In the records below, locate the line containing "nand3 | 67 |", then extract it and all following lines exactly, ending with the last line.

[Collected data entries]
□ □ □ □ □

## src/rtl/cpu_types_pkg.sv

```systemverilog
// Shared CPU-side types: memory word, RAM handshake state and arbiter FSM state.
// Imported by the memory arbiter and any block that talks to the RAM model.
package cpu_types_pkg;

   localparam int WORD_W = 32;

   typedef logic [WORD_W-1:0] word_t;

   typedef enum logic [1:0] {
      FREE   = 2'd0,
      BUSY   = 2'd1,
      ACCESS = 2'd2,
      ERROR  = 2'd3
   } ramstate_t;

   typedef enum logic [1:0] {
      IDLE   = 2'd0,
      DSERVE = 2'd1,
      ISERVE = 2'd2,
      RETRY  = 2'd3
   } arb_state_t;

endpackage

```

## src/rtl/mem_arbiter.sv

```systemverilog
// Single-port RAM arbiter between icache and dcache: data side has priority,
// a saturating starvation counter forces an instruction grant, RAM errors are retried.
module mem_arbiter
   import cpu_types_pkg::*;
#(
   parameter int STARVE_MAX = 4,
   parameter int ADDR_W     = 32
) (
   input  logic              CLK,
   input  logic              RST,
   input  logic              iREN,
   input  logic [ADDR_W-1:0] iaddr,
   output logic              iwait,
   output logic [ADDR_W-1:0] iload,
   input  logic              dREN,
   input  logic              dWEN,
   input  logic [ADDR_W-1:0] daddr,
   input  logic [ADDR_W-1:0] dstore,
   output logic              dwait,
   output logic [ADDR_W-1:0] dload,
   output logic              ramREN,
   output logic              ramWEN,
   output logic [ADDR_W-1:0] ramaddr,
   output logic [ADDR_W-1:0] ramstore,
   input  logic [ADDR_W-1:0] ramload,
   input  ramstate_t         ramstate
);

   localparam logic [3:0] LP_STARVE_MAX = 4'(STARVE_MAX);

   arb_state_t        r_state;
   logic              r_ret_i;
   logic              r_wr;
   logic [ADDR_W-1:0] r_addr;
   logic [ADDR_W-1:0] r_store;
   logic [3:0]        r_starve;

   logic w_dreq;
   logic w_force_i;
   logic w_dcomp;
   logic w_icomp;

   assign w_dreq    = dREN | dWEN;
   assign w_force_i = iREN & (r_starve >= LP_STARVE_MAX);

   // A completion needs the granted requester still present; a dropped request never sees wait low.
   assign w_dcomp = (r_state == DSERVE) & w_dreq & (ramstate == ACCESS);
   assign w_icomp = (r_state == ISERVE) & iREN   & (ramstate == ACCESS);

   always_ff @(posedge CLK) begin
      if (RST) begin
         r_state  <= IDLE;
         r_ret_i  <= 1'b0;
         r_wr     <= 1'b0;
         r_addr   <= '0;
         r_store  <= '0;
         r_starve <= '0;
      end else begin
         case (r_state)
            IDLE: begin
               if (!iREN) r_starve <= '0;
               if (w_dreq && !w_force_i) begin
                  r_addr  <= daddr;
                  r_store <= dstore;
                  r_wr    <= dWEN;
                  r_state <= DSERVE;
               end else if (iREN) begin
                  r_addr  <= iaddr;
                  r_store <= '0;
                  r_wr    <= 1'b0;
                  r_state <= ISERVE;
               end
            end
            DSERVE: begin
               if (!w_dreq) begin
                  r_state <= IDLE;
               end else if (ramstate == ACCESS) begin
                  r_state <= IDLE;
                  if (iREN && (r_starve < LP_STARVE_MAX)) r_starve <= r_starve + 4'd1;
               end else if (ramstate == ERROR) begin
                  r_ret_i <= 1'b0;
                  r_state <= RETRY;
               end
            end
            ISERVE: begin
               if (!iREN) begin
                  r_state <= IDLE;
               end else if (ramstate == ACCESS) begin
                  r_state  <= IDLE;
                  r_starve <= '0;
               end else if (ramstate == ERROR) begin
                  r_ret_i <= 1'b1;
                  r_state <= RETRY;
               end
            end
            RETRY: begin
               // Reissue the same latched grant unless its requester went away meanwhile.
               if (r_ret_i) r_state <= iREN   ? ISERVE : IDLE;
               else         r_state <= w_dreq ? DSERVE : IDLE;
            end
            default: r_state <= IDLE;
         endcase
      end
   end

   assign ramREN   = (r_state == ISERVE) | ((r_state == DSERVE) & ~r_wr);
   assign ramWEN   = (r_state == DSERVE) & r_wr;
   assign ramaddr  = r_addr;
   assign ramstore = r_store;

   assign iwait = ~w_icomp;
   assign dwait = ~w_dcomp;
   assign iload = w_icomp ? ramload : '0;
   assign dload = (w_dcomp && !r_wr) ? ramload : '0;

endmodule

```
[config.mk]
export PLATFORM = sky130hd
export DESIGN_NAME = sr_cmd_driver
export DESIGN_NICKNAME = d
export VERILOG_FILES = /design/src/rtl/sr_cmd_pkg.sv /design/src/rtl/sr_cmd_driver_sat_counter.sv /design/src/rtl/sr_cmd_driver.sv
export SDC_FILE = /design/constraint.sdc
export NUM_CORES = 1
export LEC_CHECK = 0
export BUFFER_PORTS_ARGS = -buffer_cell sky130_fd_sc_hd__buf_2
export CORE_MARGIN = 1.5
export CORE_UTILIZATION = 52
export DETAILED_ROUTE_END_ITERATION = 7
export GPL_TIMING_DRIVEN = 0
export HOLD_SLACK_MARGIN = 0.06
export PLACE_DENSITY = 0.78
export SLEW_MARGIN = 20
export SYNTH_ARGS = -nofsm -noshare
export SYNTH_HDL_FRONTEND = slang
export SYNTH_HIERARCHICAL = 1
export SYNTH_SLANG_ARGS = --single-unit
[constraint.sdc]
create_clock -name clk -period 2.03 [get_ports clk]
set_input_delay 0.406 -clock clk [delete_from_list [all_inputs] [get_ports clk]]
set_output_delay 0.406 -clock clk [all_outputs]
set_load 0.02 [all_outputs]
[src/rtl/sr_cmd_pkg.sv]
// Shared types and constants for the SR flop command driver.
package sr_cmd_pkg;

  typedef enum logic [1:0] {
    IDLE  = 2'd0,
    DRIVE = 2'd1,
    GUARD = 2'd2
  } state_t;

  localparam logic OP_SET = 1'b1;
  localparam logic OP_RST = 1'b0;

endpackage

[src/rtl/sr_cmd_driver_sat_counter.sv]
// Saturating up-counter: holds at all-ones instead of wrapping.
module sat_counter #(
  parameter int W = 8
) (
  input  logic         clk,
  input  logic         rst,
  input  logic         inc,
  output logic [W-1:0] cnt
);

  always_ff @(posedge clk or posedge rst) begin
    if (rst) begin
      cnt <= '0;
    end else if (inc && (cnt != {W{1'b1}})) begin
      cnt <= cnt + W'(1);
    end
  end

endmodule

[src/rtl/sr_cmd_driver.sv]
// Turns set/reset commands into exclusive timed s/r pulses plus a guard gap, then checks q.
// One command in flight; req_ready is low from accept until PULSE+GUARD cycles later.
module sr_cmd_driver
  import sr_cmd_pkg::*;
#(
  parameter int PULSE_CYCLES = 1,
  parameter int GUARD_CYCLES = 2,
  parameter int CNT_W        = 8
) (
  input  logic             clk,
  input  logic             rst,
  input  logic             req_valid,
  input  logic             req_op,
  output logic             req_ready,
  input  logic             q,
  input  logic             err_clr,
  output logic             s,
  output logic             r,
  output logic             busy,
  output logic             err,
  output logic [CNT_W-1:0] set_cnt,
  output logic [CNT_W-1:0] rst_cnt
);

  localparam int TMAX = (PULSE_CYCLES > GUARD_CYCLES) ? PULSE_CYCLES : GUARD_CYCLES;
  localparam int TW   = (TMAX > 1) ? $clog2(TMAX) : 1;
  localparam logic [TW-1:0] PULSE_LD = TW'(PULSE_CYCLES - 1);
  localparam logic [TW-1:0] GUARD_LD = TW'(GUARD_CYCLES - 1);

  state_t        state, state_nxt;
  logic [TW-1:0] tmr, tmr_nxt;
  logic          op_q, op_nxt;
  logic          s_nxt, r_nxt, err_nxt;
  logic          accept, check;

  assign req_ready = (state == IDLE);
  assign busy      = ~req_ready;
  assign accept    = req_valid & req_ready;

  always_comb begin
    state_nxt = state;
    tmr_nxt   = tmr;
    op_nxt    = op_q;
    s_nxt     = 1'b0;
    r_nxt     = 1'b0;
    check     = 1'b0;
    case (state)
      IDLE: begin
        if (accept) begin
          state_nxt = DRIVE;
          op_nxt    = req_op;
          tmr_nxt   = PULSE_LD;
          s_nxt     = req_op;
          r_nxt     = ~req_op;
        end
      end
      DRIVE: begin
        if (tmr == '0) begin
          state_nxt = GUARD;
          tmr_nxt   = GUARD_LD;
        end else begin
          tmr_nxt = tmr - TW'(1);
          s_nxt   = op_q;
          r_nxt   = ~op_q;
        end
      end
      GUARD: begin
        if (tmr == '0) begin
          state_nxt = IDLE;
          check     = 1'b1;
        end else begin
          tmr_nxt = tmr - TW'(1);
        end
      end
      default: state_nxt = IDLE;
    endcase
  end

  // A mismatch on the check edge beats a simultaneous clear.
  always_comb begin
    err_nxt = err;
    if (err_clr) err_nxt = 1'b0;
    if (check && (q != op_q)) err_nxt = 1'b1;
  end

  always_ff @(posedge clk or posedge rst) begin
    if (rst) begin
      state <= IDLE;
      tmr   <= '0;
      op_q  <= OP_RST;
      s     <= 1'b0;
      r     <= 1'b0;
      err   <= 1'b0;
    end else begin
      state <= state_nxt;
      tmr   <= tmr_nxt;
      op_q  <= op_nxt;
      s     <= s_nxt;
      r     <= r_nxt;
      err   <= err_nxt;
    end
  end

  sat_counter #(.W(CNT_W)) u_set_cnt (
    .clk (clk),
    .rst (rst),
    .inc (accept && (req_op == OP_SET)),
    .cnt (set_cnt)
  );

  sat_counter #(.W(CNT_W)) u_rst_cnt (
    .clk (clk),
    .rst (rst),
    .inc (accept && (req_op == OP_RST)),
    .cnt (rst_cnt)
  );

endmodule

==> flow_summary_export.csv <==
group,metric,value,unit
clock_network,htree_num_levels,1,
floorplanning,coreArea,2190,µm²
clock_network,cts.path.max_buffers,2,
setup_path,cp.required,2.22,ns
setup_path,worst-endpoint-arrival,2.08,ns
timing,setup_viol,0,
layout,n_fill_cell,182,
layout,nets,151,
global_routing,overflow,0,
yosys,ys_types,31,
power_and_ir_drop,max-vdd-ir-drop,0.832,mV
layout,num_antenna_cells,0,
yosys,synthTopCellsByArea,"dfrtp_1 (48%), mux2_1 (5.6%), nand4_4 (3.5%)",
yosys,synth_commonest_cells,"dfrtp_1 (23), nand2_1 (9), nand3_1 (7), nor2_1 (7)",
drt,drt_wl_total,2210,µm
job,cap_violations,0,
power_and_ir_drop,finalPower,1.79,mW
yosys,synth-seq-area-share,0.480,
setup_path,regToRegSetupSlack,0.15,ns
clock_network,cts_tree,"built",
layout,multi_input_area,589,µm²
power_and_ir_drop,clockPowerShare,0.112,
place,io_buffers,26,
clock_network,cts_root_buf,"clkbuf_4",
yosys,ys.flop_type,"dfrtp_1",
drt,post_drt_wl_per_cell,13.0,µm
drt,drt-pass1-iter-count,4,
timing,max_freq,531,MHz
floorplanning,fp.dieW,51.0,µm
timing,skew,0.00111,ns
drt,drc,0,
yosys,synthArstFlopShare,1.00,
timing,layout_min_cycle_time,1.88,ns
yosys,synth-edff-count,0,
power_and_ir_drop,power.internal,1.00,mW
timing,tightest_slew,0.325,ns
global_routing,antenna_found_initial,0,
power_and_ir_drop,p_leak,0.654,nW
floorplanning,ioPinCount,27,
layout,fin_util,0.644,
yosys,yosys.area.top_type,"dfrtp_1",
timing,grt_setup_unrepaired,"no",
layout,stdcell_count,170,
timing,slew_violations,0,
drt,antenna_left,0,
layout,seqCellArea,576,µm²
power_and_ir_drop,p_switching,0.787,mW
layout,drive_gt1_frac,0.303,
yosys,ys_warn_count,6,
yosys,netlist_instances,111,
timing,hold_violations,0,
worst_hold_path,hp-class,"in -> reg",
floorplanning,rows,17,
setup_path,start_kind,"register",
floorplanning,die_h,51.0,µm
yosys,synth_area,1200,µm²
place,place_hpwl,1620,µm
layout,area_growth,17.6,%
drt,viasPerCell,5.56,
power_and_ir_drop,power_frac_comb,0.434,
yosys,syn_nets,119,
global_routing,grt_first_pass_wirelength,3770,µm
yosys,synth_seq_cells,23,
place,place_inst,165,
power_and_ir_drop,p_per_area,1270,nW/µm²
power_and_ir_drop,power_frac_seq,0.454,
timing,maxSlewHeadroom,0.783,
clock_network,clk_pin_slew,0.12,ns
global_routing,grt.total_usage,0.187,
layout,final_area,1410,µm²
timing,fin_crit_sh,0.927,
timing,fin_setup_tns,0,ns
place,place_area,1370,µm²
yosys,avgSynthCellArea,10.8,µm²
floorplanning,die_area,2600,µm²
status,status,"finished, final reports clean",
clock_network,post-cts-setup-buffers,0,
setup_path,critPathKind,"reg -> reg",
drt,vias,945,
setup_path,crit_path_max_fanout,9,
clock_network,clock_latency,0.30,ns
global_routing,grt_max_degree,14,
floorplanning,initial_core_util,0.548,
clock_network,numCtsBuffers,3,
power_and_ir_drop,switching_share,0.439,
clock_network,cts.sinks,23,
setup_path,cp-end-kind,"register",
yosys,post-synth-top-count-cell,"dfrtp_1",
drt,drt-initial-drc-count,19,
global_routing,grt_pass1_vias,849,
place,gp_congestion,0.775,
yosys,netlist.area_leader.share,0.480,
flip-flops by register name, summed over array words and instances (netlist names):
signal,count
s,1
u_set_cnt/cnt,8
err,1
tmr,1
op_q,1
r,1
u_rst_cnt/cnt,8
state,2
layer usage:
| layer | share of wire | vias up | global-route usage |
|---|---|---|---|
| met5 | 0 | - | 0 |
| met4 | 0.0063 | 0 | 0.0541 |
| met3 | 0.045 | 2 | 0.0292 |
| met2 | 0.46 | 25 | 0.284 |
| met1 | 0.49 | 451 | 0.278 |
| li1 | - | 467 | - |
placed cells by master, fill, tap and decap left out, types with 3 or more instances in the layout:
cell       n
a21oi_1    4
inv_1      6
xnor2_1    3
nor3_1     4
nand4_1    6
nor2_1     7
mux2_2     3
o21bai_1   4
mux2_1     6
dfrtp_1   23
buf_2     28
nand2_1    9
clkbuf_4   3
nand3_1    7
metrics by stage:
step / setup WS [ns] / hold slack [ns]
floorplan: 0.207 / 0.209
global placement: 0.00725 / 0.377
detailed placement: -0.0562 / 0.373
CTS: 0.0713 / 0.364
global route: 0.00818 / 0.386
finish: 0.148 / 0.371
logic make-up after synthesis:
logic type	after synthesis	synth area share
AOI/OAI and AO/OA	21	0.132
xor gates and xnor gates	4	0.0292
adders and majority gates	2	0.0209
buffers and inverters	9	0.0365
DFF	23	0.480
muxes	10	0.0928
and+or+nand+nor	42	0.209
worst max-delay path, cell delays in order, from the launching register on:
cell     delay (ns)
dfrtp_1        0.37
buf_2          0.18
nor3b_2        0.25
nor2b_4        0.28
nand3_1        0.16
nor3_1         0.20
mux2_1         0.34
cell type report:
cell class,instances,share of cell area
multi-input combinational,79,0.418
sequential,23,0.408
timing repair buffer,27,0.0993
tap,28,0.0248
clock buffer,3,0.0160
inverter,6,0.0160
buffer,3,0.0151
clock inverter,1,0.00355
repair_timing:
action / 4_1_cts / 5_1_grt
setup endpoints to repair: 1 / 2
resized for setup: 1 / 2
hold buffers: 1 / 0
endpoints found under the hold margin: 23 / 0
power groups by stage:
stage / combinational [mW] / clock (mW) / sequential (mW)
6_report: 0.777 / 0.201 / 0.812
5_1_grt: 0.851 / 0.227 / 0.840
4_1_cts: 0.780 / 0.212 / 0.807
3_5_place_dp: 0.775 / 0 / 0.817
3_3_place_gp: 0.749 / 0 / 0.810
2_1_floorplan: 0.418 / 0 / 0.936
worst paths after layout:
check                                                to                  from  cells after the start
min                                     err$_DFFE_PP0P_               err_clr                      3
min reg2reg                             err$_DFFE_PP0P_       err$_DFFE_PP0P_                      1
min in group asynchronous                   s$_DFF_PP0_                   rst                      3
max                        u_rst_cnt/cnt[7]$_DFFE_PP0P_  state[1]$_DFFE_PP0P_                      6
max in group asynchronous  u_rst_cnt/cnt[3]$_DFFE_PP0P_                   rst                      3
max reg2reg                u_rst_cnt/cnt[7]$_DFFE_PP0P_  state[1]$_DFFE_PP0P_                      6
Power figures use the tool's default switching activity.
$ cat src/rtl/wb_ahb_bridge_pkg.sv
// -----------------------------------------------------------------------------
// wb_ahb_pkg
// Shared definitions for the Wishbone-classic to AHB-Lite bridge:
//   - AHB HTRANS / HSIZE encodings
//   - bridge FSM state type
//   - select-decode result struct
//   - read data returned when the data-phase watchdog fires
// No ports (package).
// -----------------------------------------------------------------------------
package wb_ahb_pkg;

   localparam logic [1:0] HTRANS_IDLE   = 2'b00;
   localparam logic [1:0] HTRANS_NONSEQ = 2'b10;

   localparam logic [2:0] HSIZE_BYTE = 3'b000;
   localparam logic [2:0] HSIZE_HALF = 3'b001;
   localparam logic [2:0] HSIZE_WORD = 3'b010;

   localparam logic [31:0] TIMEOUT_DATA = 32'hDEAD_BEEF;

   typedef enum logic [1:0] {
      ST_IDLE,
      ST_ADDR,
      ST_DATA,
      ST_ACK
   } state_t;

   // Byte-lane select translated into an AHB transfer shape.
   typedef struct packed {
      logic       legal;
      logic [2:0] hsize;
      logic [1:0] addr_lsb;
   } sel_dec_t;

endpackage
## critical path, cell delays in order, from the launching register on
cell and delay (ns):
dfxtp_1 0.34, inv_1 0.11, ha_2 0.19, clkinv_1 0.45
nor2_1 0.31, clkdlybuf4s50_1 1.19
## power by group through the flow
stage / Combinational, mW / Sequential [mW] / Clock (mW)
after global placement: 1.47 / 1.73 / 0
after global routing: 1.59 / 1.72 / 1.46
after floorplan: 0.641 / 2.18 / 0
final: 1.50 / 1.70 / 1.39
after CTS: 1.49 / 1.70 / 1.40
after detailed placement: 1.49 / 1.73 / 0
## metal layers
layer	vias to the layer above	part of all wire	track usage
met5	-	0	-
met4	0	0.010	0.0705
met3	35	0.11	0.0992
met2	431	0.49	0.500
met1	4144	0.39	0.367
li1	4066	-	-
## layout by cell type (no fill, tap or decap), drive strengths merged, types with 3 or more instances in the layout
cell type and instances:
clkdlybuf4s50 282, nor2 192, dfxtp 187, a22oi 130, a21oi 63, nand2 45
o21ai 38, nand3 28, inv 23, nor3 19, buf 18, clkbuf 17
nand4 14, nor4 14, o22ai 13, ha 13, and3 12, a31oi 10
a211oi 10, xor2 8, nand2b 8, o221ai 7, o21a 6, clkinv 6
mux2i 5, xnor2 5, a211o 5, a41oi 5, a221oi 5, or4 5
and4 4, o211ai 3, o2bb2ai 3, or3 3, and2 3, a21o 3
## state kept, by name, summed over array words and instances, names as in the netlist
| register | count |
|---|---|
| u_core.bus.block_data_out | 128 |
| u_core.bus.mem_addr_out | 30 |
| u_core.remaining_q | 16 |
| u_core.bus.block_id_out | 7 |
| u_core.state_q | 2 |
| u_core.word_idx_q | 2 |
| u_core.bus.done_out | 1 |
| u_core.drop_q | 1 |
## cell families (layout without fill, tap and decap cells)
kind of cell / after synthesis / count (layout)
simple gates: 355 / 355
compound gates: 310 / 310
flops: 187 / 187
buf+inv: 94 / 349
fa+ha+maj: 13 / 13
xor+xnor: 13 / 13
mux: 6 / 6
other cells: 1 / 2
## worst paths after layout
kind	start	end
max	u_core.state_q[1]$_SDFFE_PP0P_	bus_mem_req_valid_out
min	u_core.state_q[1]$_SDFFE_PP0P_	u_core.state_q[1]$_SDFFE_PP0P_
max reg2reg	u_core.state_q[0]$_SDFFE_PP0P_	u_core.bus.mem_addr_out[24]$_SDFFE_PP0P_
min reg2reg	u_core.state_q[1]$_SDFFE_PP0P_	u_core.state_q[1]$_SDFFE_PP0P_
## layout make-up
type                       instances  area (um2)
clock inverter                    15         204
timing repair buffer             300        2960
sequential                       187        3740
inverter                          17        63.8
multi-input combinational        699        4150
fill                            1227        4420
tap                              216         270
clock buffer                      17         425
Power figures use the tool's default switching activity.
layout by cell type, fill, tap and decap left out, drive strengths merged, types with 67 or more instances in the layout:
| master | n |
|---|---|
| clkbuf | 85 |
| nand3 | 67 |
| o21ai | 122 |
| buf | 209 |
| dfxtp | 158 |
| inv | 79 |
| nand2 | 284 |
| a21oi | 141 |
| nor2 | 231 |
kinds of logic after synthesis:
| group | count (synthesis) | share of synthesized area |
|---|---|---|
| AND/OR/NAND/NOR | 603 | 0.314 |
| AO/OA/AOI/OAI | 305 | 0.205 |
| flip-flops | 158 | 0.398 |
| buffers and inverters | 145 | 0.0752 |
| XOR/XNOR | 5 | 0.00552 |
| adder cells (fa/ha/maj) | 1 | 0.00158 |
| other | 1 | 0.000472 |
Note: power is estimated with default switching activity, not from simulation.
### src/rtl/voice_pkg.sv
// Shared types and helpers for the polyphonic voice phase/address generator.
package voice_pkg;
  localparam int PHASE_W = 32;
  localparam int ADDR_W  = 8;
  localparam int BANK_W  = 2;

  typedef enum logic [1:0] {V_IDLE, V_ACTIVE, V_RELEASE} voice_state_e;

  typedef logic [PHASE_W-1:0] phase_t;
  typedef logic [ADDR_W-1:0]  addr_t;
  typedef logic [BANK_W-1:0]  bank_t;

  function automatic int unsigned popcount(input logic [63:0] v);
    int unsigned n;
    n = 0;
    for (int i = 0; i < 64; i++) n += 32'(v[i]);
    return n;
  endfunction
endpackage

□ □ □ □ □

▶ WRITTEN ANSWER:
| nand3 | 67 |
| o21ai | 122 |
| buf | 209 |
| dfxtp | 158 |
| inv | 79 |
| nand2 | 284 |
| a21oi | 141 |
| nor2 | 231 |
kinds of logic after synthesis:
| group | count (synthesis) | share of synthesized area |
|---|---|---|
| AND/OR/NAND/NOR | 603 | 0.314 |
| AO/OA/AOI/OAI | 305 | 0.205 |
| flip-flops | 158 | 0.398 |
| buffers and inverters | 145 | 0.0752 |
| XOR/XNOR | 5 | 0.00552 |
| adder cells (fa/ha/maj) | 1 | 0.00158 |
| other | 1 | 0.000472 |
Note: power is estimated with default switching activity, not from simulation.
### src/rtl/voice_pkg.sv
// Shared types and helpers for the polyphonic voice phase/address generator.
package voice_pkg;
  localparam int PHASE_W = 32;
  localparam int ADDR_W  = 8;
  localparam int BANK_W  = 2;

  typedef enum logic [1:0] {V_IDLE, V_ACTIVE, V_RELEASE} voice_state_e;

  typedef logic [PHASE_W-1:0] phase_t;
  typedef logic [ADDR_W-1:0]  addr_t;
  typedef logic [BANK_W-1:0]  bank_t;

  function automatic int unsigned popcount(input logic [63:0] v);
    int unsigned n;
    n = 0;
    for (int i = 0; i < 64; i++) n += 32'(v[i]);
    return n;
  endfunction
endpackage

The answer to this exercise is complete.